#### DIRECTIONS:
Check every line of the entries for "else", and copy the lines that hold it.

[Saved data entries]
□ □ □ □ □ □ □

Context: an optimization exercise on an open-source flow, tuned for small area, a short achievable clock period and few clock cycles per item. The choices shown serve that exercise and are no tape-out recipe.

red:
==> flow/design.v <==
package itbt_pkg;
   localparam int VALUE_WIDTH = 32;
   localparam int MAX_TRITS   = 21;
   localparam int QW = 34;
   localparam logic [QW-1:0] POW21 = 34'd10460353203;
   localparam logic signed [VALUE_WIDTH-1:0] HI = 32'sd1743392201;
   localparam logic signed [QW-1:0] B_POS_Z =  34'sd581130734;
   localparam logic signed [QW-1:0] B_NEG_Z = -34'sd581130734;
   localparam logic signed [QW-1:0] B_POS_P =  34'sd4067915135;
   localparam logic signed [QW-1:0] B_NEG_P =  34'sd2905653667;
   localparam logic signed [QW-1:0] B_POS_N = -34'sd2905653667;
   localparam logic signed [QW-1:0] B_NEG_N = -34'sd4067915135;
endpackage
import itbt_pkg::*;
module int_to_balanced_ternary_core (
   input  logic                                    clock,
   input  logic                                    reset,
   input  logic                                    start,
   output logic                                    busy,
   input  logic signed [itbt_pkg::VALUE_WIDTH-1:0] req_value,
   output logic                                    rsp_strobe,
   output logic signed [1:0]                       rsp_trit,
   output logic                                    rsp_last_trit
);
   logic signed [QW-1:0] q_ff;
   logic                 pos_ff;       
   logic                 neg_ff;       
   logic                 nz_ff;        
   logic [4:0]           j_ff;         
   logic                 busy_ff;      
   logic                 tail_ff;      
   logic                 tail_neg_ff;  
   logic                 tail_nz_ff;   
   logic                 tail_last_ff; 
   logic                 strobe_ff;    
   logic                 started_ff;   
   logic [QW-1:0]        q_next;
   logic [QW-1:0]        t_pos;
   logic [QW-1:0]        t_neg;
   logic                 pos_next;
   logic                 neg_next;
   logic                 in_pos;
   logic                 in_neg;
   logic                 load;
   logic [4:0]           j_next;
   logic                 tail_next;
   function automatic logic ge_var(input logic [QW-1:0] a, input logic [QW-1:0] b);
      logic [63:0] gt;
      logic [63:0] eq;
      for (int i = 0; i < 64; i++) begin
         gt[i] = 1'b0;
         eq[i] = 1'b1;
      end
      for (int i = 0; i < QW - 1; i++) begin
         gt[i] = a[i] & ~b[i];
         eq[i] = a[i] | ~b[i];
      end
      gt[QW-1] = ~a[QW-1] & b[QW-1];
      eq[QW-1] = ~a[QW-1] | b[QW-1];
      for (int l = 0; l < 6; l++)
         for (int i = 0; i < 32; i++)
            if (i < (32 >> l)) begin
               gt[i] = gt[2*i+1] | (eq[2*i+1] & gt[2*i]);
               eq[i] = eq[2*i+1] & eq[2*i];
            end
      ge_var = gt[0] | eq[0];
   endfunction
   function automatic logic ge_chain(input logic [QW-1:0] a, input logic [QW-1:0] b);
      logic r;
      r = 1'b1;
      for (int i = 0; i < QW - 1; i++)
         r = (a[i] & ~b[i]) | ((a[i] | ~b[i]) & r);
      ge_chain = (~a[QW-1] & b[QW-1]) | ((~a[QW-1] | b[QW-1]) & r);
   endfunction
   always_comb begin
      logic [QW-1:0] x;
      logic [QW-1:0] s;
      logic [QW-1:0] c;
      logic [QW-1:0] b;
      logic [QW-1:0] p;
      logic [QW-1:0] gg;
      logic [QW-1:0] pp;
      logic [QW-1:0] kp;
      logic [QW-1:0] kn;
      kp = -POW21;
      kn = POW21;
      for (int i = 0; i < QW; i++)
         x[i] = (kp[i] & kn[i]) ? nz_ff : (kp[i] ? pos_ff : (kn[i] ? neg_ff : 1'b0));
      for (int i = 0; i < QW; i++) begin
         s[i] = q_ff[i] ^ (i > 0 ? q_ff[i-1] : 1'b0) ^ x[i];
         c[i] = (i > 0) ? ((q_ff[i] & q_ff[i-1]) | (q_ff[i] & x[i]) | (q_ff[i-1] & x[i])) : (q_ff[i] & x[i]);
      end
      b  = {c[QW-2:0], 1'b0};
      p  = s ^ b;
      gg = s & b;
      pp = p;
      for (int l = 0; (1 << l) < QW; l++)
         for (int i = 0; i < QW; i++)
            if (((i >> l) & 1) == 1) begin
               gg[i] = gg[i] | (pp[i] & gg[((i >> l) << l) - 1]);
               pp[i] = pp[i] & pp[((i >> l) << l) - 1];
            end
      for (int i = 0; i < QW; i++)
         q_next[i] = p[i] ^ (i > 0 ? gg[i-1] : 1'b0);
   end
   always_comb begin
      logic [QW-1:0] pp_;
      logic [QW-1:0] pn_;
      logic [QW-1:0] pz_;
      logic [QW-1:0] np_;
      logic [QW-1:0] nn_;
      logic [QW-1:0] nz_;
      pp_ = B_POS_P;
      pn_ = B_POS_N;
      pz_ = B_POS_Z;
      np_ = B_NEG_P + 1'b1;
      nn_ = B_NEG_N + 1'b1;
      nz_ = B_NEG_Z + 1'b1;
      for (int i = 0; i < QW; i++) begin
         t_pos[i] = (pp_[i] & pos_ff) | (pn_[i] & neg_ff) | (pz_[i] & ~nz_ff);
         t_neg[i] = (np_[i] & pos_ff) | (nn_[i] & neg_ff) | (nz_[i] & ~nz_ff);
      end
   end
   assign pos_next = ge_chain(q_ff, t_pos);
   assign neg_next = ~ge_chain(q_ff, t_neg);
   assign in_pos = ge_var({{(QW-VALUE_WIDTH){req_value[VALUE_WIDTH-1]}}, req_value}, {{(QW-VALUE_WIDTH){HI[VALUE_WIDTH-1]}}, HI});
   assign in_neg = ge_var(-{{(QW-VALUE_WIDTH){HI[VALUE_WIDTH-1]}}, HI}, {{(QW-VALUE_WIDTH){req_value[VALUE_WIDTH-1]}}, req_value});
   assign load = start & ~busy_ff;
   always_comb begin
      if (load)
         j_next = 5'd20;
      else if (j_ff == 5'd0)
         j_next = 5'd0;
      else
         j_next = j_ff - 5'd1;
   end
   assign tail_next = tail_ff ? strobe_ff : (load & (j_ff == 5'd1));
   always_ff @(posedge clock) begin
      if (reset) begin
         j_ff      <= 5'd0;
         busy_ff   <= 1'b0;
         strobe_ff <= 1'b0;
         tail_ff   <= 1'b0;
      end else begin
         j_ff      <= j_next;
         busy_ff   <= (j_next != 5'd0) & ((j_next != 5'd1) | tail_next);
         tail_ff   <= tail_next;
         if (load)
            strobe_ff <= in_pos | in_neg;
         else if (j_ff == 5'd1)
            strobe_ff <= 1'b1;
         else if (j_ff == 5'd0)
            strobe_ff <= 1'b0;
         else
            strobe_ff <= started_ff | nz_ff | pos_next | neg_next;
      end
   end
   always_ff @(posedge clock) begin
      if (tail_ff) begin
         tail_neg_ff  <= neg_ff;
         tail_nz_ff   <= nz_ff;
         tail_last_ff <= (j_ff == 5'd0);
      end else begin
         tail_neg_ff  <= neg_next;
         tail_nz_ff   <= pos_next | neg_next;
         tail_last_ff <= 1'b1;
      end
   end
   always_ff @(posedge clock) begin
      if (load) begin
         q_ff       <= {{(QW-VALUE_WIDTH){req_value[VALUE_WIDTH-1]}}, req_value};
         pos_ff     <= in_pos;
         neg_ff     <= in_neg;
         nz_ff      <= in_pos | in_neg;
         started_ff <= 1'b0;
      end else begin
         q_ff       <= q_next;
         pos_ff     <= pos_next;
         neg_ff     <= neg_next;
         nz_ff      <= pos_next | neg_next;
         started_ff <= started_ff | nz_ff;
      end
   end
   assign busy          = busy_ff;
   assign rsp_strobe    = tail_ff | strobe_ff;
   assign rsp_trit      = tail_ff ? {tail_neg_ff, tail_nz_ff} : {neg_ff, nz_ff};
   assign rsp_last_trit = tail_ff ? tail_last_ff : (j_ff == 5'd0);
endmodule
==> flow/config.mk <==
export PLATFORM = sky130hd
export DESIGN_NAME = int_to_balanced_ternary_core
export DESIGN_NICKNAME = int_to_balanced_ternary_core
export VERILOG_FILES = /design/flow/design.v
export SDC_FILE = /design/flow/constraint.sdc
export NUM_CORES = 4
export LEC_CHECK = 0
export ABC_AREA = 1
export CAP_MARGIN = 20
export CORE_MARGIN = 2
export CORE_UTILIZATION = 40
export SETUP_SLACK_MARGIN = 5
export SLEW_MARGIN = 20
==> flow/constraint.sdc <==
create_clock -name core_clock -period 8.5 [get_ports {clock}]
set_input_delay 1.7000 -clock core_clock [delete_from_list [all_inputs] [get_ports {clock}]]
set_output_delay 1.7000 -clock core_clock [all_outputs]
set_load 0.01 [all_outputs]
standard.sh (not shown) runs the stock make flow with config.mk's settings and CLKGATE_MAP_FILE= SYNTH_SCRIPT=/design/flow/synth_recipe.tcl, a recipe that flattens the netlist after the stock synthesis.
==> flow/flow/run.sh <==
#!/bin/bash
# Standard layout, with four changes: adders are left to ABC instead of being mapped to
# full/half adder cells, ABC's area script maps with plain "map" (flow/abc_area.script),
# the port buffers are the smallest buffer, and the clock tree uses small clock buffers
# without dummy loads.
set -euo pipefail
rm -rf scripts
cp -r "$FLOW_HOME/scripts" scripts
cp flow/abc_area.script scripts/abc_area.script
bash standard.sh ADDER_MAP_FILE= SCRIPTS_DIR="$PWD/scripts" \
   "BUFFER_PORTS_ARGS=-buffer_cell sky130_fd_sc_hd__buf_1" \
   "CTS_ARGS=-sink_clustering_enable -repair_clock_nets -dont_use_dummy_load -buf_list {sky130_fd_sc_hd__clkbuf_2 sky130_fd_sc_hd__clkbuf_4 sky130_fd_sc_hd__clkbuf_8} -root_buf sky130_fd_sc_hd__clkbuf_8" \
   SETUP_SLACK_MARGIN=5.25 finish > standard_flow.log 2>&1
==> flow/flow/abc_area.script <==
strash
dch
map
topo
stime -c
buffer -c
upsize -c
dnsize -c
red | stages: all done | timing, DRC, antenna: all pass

□ □ □ □ □ □ □

#### SOLUTION TO THIS TASK:
      else if (j_ff == 5'd0)
      else
      end else begin
         else if (j_ff == 5'd1)
         else if (j_ff == 5'd0)
         else
      end else begin
      end else begin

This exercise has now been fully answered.